Assuming the moving load only impacted the sensor within a loading area six times the contact radius (a) between the tires, the loading frequency can be estimated by vehicle speed divided by the travel length (12 times the contact radius) [10] as follows:

$$\omega =\frac{v}{12a}$$

(13)

Once the contact area and dynamic modulus have been calculated, all necessary input data for the KENPAVE software is available, and the software can then generate stress values and subsequently calculate the stress factor for varying distances between the sensor and the wheel loading position. Considering that sensor positions can differ and even the same vehicle passing by with varying wheel load positions can result in different signals received by the sensor, this study aims to utilize the stress factor produced by the software for calibration purposes. This approach is taken to mitigate the impact of the wandering effect on the accuracy of WIM results.

3. Materials and Field Validation Testing

To validate the proposed hybrid WIM system, a field study was conducted on Interstate 94 westbound, located on the MnROAD mainline between exits 201 and 194 in Albertville, MN, USA, with sensors meticulously positioned just beneath the asphalt pavement road surface. This section provides an overview of the field experiment encompassing pertinent details about the field’s location, pavement characteristics, and the determination of dynamic modulus for the specific road segment. Additionally, it outlines the deployment of sensors, their positioning, and the methodological setup of the experiment.

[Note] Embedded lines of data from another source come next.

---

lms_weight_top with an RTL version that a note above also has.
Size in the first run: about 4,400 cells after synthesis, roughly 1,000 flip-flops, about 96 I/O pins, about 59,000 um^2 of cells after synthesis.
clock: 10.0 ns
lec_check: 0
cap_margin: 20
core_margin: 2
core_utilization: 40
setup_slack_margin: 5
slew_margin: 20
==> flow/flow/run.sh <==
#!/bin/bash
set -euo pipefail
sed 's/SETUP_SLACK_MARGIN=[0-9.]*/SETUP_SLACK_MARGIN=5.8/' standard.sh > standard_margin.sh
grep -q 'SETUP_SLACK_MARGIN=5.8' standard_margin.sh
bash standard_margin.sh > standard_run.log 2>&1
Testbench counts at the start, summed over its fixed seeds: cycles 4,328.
Source: an optimization exercise on an open RTL-to-GDS flow (aim: small area). Production flows keep margins and buffers that such runs may drop. The RTL was checked by simulation tests, not by an equivalence proof against the original design. Power is estimated from default activity; no workload was simulated.

## build 8
## processor
module processor (
    input  wire logic             clock_i,
    input  wire logic             reset_i,
    output logic [XLEN-1:0]       imem_addr_o,
    input  wire logic [XLEN-1:0]  imem_data_i,
    output logic [XLEN-1:0]       dmem_addr_o,
    output logic [XLEN-1:0]       dmem_wdata_o,
    output logic                  dmem_wren_o,
    input  wire logic [XLEN-1:0]  dmem_rdata_i,
    output logic                  rf_write_en_o,
    output logic [REG_W-1:0]      rf_write_reg_o,
    output logic [XLEN-1:0]       rf_write_data_o,
    output logic [REG_W-1:0]      rf_read_reg_a_o,
    output logic [REG_W-1:0]      rf_read_reg_b_o,
    input  wire logic [XLEN-1:0]  rf_read_data_a_i,
    input  wire logic [XLEN-1:0]  rf_read_data_b_i
);
Size in the first run: ~650 cells after synthesis, roughly 72 flip-flops, about 280 I/O pins, roughly 5100 um^2 of cells after synthesis.
Settings: LEC_CHECK=0, ABC_AREA=1, CAP_MARGIN=20, CORE_MARGIN=2, CORE_UTILIZATION=40, CTS_BUF_LIST=sky130_fd_sc_hd__clkbuf_2 sky130_fd_sc_hd__clkbuf_4 sky130_fd_sc_hd__clkbuf_8, CTS_CLUSTER_DIAMETER=100, CTS_CLUSTER_SIZE=40, SLEW_MARGIN=20; clock period 7.0 ns.
standard.sh (not shown) runs the stock make flow with config.mk's settings and CLKGATE_MAP_FILE= SYNTH_SCRIPT=/design/flow/synth_recipe.tcl, a recipe that flattens the netlist after the stock synthesis.
==> flow/flow/run.sh <==
#!/bin/bash
# Own layout flow: the standard flow (standard.sh), with two changes to
# how the layout is made:
#  - ABC maps the logic for area alone (abc_area.script beside this file),
#    leaving timing to OpenROAD's repair after placement;
#  - the port buffers placed on every input and output are buf_1 cells.
# Every tool's output goes to the log files ORFS writes under orfs/logs, and
# standard.sh's own output to standard.log in the work folder.
set -euo pipefail
W=$(pwd)
rm -rf "$W/scripts"
cp -r "$FLOW_HOME/scripts" "$W/scripts"
cp "$W/flow/abc_area.script" "$W/scripts/abc_area.script"
export SCRIPTS_DIR="$W/scripts"
export BUFFER_PORTS_ARGS="-buffer_cell sky130_fd_sc_hd__buf_1"
export ADDER_MAP_FILE=
bash standard.sh > "$W/standard.log" 2>&1
==> flow/flow/abc_area.script <==
strash
dc2
dc2
dch -f
amap
topo
stime -c
Build 8 completed; timing, DRC and antenna clean
For build 13, these inputs were changed with respect to build 8:
- swapping sky130_fd_sc_hd__clkbuf_2 sky130_fd_sc_hd__clkbuf_4 sky130_fd_sc_hd__clkbuf_8 for sky130_fd_sc_hd__clkbuf_8 in CTS_BUF_LIST
- clearing CTS_CLUSTER_SIZE, which used to be 40
- swapping 40 for 58 in CORE_UTILIZATION
- putting ABC_CLOCK_PERIOD_IN_PS at 5000 where nothing was set
- clearing CTS_CLUSTER_DIAMETER, which used to be 100
==> flow/flow/abc_area.script <==
strash
dc2
dc2
dch -f
amap
strash
dc2
dch -f
amap
topo
stime -c
upsize -c
dnsize -c
stime -c
Build 13 finished all stages; the layout is clean. [build 13 vs build 8] starting DRC count in detailed routing: higher in build 13. Diff build 8 -> build 13: sequential cell area share now sits higher; clock share of power saw an increase. Global-route met1 utilization: lower on build 8.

3.1. Field Experiment Setup

The field tests took place on a designated road within the MnROAD research facility, an establishment dedicated to pavement research and equipped with a range of pavement materials. Administered by the Minnesota Department of Transportation, MnROAD encompasses several roadways that each contain several test sections, with the majority of test sections located on the MnROAD Mainline (3 miles of I-94 WB interstate), Old I-94 Westbound (3.5 miles of the original westbound I-94 built during the 1970s), and a 2.5-mile low-traffic volume test track. This extensive site boasts over 80 distinct test sections strategically situated along both the mainline and original westbound I-94 segments. The field test for this study was carried out on a specified test section, as highlighted in Figure 4.

The flexible pavement cross section of the test section is shown in Figure 5a and is composed of hot-mix asphalt (HMA), MnDOT Class 5 granular base, MnDOT Class 3 sub-base, selected granular layer, and clay loam [40]. The GFRP-FBG sensors were strategically positioned above the MnDOT Class 5 granular base, as illustrated in Figure 5b. To ensure the stability and integrity of their placement during subsequent construction stages, a thin layer of HMA was applied to gently secure the sensors in their designated locations. This safeguarding step was undertaken before the laying of the 0.127 m thick HMA layer, as shown in Figure 5c. This comprehensive approach guaranteed that the sensors remained in their intended positions throughout the pavement construction process.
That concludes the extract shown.